Required work -> Keep each line of the material that includes "limit", and leave out the rest.

Exercise materials ->

━━━━━━━━━━━━━━━━

Source: an optimization exercise on an open RTL-to-GDS flow (aim: small area, a short achievable clock period and few clock cycles). Production flows keep margins and buffers that such runs may drop. Where RTL was checked, it was by simulation tests only, not by an equivalence proof against the original. No driver is modelled on the clock port, so clocking that relies on it looks cheaper here than on a real chip. Power figures rest on the tool's default switching activity, not on a simulated workload.

// RISC
module RISC(clk, rst, imem_addr, imem_rdata, dmem_addr, dmem_wdata, dmem_we, dmem_rdata);
export LEC_CHECK = 0
export CAP_MARGIN = 20
export CORE_MARGIN = 2
export CORE_UTILIZATION = 40
export CTS_CLUSTER_DIAMETER = 80
export CTS_CLUSTER_SIZE = 25
export SETUP_SLACK_MARGIN = 1.0
export SLEW_MARGIN = 20
export SYNTH_HIERARCHICAL = 1
create_clock -name core_clock -period 11.0 [get_ports {clk}]
standard.sh (not shown) runs the stock make flow with config.mk's settings and CLKGATE_MAP_FILE= SYNTH_SCRIPT=/design/flow/synth_recipe.tcl, a recipe that flattens the netlist after the stock synthesis.
==> flow/flow/run.sh <==
#!/bin/bash
# Layout flow: the standard synthesis, then the standard ORFS steps with
# timing repair aimed below the clock period (SETUP_SLACK_MARGIN, in ns),
# one more repair pass after CTS (flow/post_cts.tcl), plain buffers on the
# ports, and the standard.sh to write out/final.def. Each tool's output
# goes to a log file here; ORFS's per-step logs are under orfs/logs.
set -euo pipefail
MARGIN=$(cat flow/margin.txt)
EXTRA=$(cat flow/extra_margin.txt)
bash standard.sh synth > synth_standard.log 2>&1
make -C "$FLOW_HOME" DESIGN_CONFIG="$FLOW_CONFIG" WORK_HOME="$PWD/orfs" \
  CLKGATE_MAP_FILE= SYNTH_SCRIPT="$PWD/synth_recipe.tcl" \
  SETUP_SLACK_MARGIN="$MARGIN" \
  BUFFER_PORTS_ARGS="-buffer_cell sky130_fd_sc_hd__buf_2" \
  POST_CTS_TCL="$PWD/flow/post_cts.tcl" EXTRA_MARGIN="$EXTRA" \
  finish > make_finish.log 2>&1
bash standard.sh finish > write_def.log 2>&1
==> flow/flow/extra_margin.txt <==
7.7
==> flow/flow/margin.txt <==
7.5
==> flow/flow/post_cts.tcl <==
# One more setup-repair pass after CTS, aimed EXTRA_MARGIN ns below the
# clock period: the standard pass stops early on this design.
set_propagated_clock [all_clocks]
estimate_parasitics -placement
repair_timing -setup -setup_margin $::env(EXTRA_MARGIN) -verbose
detailed_placement
check_placement -verbose
The first run completed with no timing, DRC or antenna violations.
This design comes from an exercise in tuning for small area, a short achievable clock period and few clock cycles per item on the open sky130 flow, not from production work.
Function was checked by simulation only, so behaviour that the tests miss may differ from the original.

$ cat flow/config.mk
export PLATFORM = sky130hd
export DESIGN_NAME = des_enc
export DESIGN_NICKNAME = des_enc
export VERILOG_FILES = /design/flow/design.v
export SDC_FILE = /design/flow/constraint.sdc
export NUM_CORES = 8
export LEC_CHECK = 0
export CAP_MARGIN = 20
export CORE_MARGIN = 2
export CORE_UTILIZATION = 40
export SLEW_MARGIN = 20
$ cat flow/constraint.sdc
create_clock -name core_clock -period 50.0 [get_ports {clk}]
set_input_delay 10.0000 -clock core_clock [delete_from_list [all_inputs] [get_ports {clk}]]
set_output_delay 10.0000 -clock core_clock [all_outputs]
set_load 0.01 [all_outputs]
What follows belongs to an exercise in optimizing a design on an open flow for small area, a short achievable clock period and few clock cycles per item; a production flow would make more cautious choices.
Function was checked by simulation only, so behaviour that the tests miss may differ from the original.
No activity file was given, so power comes from the tool's default toggle rates.

// bike_mul
module bike_mul
#(  parameter               G_ADDR_W = 8,
    parameter               G_DAT_W = 64,
    parameter               H_ADDR_W = 7,
    parameter               H_DAT_W = 14
    )
(
    input                   clk,
    input                   rst_b,
    input                   start,
    output                  done,
    output [G_ADDR_W-1:0]   g_addra,
    input  [G_DAT_W-1:0]    g_douta,
    output [G_ADDR_W-1:0]   g_addrb,
    input  [G_DAT_W-1:0]    g_doutb,
    output [H_ADDR_W-1:0]   h_addra,
    input  [H_DAT_W-1:0]    h_douta,
    output                  f_wea,
    output [G_ADDR_W-1:0]   f_addra,
    output [G_DAT_W-1:0]    f_dina,
    input  [G_DAT_W-1:0]    f_douta
    );
mul_ctrl mul0_ctrl (
    .clk        (clk),
    .rst_b      (rst_b),
    .start      (start),
    .done       (done),
    .g_addra    (g_addra),
    .g_douta    (g_douta),
    .g_addrb    (g_addrb),
    .g_doutb    (g_doutb),
    .h_addra    (h_addra),
    .h_douta    (h_douta),
    .f_wea      (f_wea),
  ...
Size in the first run: about 230 flip-flops, ~14000 sq um of cells after synthesis.
clock: 8.0 ns
lec_check: 0
cap_margin: 20
core_margin: 2
core_utilization: 40
place_density: 0.6
setup_slack_margin: 5
slew_margin: 20
run.sh (not shown) runs the stock make flow with config.mk's settings and CLKGATE_MAP_FILE= SYNTH_SCRIPT=/design/flow/synth_recipe.tcl, a recipe that flattens the netlist after the stock synthesis.
Testbench counts at the start, summed over its fixed seeds: cycles 205,868, mults 18.
Then changed:
==> flow/flow/run.sh (new file) <==
#!/bin/bash
# The standard layout, with the port buffers made of buf_1 cells instead of
# the clkdlybuf4s50_1 cells buffer_ports picks by default.
set -euo pipefail
bash standard.sh "BUFFER_PORTS_ARGS=-buffer_cell sky130_fd_sc_hd__buf_1" finish > standard_flow.log 2>&1
==> flow/standard.sh (new file) <==
#!/bin/bash
# synth_recipe.tcl (not shown) runs the flow's synth.tcl, then flattens the netlist and writes it again
# the make line also repeats each setting of config.mk as NAME=value (left out here)
make -C /OpenROAD-flow-scripts/flow DESIGN_CONFIG=/design/flow/config.mk WORK_HOME=/design/flow/orfs CLKGATE_MAP_FILE= SYNTH_SCRIPT=/design/flow/synth_recipe.tcl "${@:-finish}"
removed: flow/run.sh
Total power goes down by a few percent.
Global-route usage decreases by 2.0 points.
Setup slack improves by 0.055 ns.
Clock skew is about the same.
Final cell count decreases slightly.
Sequential share of layout area increases by 3.2 points.
Hold slack stays flat.
Synthesized area is unchanged.

Setup of job 101:
Another version of the RTL of bike_mul (not shown whole).
Size: roughly 250 flip-flops, about 14000 sq um of cells after synthesis.
clock: 8.0 ns
lec_check: 0
cap_margin: 20
core_margin: 2
core_utilization: 40
place_density: 0.6
setup_slack_margin: 5
slew_margin: 20
standard.sh (not shown) runs the stock make flow with config.mk's settings and CLKGATE_MAP_FILE= SYNTH_SCRIPT=/design/flow/synth_recipe.tcl, a recipe that flattens the netlist after the stock synthesis.
==> flow/flow/run.sh <==
#!/bin/bash
# The standard layout, with the port buffers made of buf_1 cells instead of
# the clkdlybuf4s50_1 cells buffer_ports picks by default, a clock tree
# without dummy loads and with clusters of up to 30 sinks, and repair_timing aiming at a 2.7 ns cycle.
set -euo pipefail
bash standard.sh "BUFFER_PORTS_ARGS=-buffer_cell sky130_fd_sc_hd__buf_1" \
  "CTS_ARGS=-sink_clustering_enable -repair_clock_nets -dont_use_dummy_load -sink_clustering_size 30 -sink_clustering_max_diameter 100" \
  "SETUP_SLACK_MARGIN=5.3" \
  finish > standard_flow.log 2>&1
Per the final summary, job 101 finished and its layout is clean on timing, DRC and antenna.
Testbench counts of job 101, summed over its fixed seeds: cycles 207,147, mults 18.
Setup changes, job 101 to job 102
==> flow/flow/run.sh <==
#!/bin/bash
# The standard layout, with the port buffers made of buf_1 cells instead of
# the clkdlybuf4s50_1 cells buffer_ports picks by default, a clock tree
# without dummy loads and with clusters of up to 24 sinks, and repair_timing aiming at a 2.6 ns cycle.
set -euo pipefail
bash standard.sh "BUFFER_PORTS_ARGS=-buffer_cell sky130_fd_sc_hd__buf_1" \
  "CTS_ARGS=-sink_clustering_enable -repair_clock_nets -dont_use_dummy_load -sink_clustering_size 24 -sink_clustering_max_diameter 80" \
  "SETUP_SLACK_MARGIN=5.4" \
  finish > standard_flow.log 2>&1
Findings:
- Where worst-case headroom to the max-slew limit is concerned, job 101 is outperformed by job 102.
- Relative to job 101, the final cell area reported for job 102 is higher.
- As of job 102, via count had risen slightly compared to job 101.
- On met3 track utilization from global routing: between job 102 and job 101, it ends up higher for job 102.
- A most common library cell in the layout ignoring fill and taps of sky130_fd_sc_hd__mux2i_1 is what job 102 shows, while sky130_fd_sc_hd__buf_1 belongs to job 101.
- Between job 102 and job 101, it is job 102 whose clock period minus final worst setup slack is lower, by 0.079 ns.
--- input diff job 102..job 103 ---
--- a/flow/flow/run.sh
+++ b/flow/flow/run.sh
@@ -4 +4 @@
-# without dummy loads and with clusters of up to 24 sinks, and repair_timing aiming at a 2.6 ns cycle.
+# without dummy loads and with clusters of up to 24 sinks, and repair_timing aiming at a 2.7 ns cycle.
@@ -8 +8 @@
-  "SETUP_SLACK_MARGIN=5.4" \
+  "SETUP_SLACK_MARGIN=5.3" \
--- outcome ---
- Across job 102 and job 103, none had a timing, DRC or antenna violation.
- From job 102 to job 103 the numbers moved as follows: proportion of power drawn by the clock network went up; total power went down; via total after detailed routing went down.
- Job 103 — highest achievable clock rate 0.010 GHz lower, job 102 as reference
- Job 103 ended with less worst-case headroom to the max-slew limit than job 102.
- As far as count of clock-buffer cells in the layout goes, job 103 and job 102 are indistinguishable; the numbers are identical.
- Job 102 has a higher combinational group share of total power than job 103.
- Effective utilization at floorplan came out exactly the same in job 102 and job 103.
- Taking job 102 as the reference, in job 103 smallest setup slack after layout went down by 0.069 ns, final critical delay including setup and external delays +0.069 ns.
Modified inputs, job 104 compared to job 103
--- a/flow/flow/run.sh
+++ b/flow/flow/run.sh
@@ -4 +4 @@
-# without dummy loads and with clusters of up to 24 sinks, and repair_timing aiming at a 2.7 ns cycle.
+# without dummy loads and with clusters of up to 24 sinks, and repair_timing aiming at a 2.8 ns cycle.
@@ -8 +8 @@
-  "SETUP_SLACK_MARGIN=5.3" \
+  "SETUP_SLACK_MARGIN=5.2" \
Results
No stage failed in job 104, and the final checks on the layout all came back clean. On total internal power, job 104 tracks job 103 almost exactly. As far as routed wire length is concerned, job 104 and job 103 perform about the same. [compare] base=job 103 new=job 104: slew at the pin closest to its max-slew limit ~0 delta; worst-case setup margin in the final layout -0.015 ns. On clock skew, job 103 tracks job 104 almost exactly.
## Diff of input files: job 105 against job 104
--- a/flow/flow/run.sh
+++ b/flow/flow/run.sh
@@ -4 +4 @@
-# without dummy loads and with clusters of up to 24 sinks, and repair_timing aiming at a 2.8 ns cycle.
+# without dummy loads and with clusters of up to 24 sinks, and repair_timing aiming at a 2.5 ns cycle.
@@ -8 +8 @@
-  "SETUP_SLACK_MARGIN=5.2" \
+  "SETUP_SLACK_MARGIN=5.5" \
### Flow results
Synthesized cell count came out exactly the same in job 105 and job 104. Net load switching power was lower in job 104 than in job 105. In the reports for job 105 and job 104, the smaller cell count along the critical path belongs to job 105. Re count of clock-buffer cells in the layout: no difference whatsoever between job 105 and job 104. Register-to-register slack for job 105: 0.17 ns up relative to job 104. Job 105: total area of sequential cells is 2.3% higher than what job 104 reported. The average wire per cell in the routed design reported for job 105 is greater than that of job 104 by 1.4%.

[port drivers added, routing unchanged]
Ports are ideal in the flow. The routed layouts listed here were re-timed in OpenROAD. Step 1 sets driving cells, clkbuf_16 on the clock port and buf_2 on the other inputs (assumed; they add their load-dependent delay and slew). Step 2, shift: input delay + t, output delay - t, t = (earliest + latest rising clock arrival at the registers) / 2. This alone moves slack from input paths to output paths. a / b / c = ideal ports / drivers / drivers and shift; a / b = the first two.
run	t (ns)	setup WS [ns]	worst hold slack (ns)	worst data-port slew with drivers (ns)
the first run of note 1	0.592	4.650 / 4.662 / 4.070	0.321 / 0.321 / 0.321	0.10
the second run of note 1	0.583	4.705 / 4.716 / 4.133	0.324 / 0.324 / 0.324	0.10
job 101	0.533	5.354 / 5.305 / 5.226	0.331 / 0.331 / 0.331	0.10
job 102	0.532	5.433 / 5.384 / 5.252	0.327 / 0.327 / 0.327	0.10
job 103	0.532	5.364 / 5.315 / 5.245	0.327 / 0.327 / 0.327	0.10
job 104	0.530	5.349 / 5.313 / 5.248	0.327 / 0.327 / 0.327	0.09
job 105	0.530	5.438 / 5.389 / 5.249	0.327 / 0.327 / 0.327	0.10
After both steps setup and hold are still met in every run listed. The setup slack of the first run of note 1, which loses most, moves by +0.012 ns with the drivers and by -0.580 ns with both steps.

━━━━━━━━━━━━━━━━

Worked solution ->
- Where worst-case headroom to the max-slew limit is concerned, job 101 is outperformed by job 102.
- Job 103 ended with less worst-case headroom to the max-slew limit than job 102.
No stage failed in job 104, and the final checks on the layout all came back clean. On total internal power, job 104 tracks job 103 almost exactly. As far as routed wire length is concerned, job 104 and job 103 perform about the same. [compare] base=job 103 new=job 104: slew at the pin closest to its max-slew limit ~0 delta; worst-case setup margin in the final layout -0.015 ns. On clock skew, job 103 tracks job 104 almost exactly.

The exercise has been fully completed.